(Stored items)
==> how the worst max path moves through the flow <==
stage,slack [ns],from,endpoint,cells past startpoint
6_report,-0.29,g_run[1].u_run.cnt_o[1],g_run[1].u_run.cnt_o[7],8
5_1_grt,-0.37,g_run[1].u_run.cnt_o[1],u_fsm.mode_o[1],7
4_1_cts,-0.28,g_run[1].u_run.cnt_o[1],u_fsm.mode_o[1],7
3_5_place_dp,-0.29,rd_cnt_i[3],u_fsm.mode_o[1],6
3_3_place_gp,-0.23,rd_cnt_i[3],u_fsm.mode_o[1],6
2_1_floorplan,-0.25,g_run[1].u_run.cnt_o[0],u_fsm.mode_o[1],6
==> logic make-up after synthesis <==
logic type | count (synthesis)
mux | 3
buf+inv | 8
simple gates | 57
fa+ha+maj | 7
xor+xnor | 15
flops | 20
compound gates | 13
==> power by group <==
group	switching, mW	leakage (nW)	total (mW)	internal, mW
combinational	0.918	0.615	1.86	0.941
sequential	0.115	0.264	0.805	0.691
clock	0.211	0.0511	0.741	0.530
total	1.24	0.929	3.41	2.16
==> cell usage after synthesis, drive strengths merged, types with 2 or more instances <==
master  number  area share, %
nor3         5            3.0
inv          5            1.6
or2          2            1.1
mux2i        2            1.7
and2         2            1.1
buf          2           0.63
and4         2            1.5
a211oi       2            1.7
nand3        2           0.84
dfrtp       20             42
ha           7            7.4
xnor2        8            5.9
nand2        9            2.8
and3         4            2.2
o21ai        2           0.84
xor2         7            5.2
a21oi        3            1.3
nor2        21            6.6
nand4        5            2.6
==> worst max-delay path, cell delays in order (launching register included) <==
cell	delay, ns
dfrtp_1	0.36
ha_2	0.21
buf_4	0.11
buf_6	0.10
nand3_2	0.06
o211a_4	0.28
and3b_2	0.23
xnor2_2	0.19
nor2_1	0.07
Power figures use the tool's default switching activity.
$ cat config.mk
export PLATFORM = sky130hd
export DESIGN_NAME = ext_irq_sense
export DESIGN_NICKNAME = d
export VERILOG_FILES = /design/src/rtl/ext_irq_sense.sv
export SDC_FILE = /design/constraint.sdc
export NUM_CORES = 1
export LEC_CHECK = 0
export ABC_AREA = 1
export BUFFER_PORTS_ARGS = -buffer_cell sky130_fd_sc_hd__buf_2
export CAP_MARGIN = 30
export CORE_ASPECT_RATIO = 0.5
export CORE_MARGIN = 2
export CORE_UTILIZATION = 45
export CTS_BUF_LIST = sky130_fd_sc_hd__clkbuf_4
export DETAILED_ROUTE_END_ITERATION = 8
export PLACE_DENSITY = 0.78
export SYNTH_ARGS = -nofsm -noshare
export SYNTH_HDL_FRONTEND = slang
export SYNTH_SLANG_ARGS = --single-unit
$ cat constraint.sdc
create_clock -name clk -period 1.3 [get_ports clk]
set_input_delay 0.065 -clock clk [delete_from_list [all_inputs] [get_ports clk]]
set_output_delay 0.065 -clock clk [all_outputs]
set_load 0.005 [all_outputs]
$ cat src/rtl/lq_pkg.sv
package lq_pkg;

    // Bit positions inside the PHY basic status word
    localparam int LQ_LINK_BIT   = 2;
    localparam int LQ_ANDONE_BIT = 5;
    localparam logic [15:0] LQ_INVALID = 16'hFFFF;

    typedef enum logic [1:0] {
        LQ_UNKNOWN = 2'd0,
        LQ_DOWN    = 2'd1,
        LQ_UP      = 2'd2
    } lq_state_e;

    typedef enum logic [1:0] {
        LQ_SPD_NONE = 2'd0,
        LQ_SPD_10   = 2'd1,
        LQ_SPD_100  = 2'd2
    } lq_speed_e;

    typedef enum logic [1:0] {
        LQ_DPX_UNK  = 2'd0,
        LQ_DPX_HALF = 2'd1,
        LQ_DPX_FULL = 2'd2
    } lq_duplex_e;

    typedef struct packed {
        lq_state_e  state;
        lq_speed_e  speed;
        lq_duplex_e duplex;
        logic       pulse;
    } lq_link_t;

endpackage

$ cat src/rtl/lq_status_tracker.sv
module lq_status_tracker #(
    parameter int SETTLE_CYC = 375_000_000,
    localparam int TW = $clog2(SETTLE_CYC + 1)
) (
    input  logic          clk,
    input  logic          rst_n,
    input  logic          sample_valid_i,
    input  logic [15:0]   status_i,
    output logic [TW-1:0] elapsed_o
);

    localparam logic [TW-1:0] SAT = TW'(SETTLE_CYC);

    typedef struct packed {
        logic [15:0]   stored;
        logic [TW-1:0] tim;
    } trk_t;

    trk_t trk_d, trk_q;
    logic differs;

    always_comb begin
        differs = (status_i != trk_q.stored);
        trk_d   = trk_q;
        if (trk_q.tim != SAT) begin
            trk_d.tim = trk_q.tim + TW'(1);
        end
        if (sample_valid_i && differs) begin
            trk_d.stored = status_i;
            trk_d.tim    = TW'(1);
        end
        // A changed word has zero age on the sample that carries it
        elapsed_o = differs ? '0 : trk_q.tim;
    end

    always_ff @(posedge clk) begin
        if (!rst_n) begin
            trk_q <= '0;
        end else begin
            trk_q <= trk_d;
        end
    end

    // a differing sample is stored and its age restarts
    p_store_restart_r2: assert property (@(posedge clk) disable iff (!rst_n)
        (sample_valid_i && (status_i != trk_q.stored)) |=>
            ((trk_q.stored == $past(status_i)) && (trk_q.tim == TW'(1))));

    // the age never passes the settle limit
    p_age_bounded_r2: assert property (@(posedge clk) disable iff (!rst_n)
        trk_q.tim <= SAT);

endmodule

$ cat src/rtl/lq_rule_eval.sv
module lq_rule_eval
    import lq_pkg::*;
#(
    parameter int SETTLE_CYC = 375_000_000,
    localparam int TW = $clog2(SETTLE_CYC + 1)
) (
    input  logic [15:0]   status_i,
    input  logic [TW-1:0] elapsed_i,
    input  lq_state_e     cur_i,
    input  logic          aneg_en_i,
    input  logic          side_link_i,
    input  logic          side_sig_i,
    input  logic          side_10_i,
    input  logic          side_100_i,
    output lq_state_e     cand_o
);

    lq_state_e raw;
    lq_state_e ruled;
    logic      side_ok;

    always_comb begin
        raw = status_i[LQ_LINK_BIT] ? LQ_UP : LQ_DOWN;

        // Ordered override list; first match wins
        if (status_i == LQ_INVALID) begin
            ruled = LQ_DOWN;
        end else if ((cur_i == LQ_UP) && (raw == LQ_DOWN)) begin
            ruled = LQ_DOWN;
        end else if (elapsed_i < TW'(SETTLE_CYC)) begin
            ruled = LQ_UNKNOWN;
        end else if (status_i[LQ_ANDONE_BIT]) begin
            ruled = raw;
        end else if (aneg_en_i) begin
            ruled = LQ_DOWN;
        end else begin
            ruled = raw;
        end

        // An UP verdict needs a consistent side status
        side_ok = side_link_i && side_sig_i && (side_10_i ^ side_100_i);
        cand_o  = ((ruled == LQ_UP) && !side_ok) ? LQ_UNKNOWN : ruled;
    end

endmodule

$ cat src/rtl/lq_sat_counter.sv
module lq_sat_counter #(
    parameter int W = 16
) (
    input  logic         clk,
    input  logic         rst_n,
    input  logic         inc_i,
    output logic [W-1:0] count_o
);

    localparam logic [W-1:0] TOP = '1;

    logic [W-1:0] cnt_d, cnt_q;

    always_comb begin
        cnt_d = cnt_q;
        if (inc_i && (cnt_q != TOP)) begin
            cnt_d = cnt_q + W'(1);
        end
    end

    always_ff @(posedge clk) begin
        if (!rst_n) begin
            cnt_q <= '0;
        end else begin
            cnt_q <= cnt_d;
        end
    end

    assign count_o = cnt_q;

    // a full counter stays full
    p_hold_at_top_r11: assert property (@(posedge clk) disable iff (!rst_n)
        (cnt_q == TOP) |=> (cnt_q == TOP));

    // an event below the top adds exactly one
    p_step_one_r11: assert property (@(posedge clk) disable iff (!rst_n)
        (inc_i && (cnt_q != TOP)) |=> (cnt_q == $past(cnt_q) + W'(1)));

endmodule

*To do*: Lines that include the word "group" are to be extracted from the data above.

*Finished task*:
==> power by group <==
group	switching, mW	leakage (nW)	total (mW)	internal, mW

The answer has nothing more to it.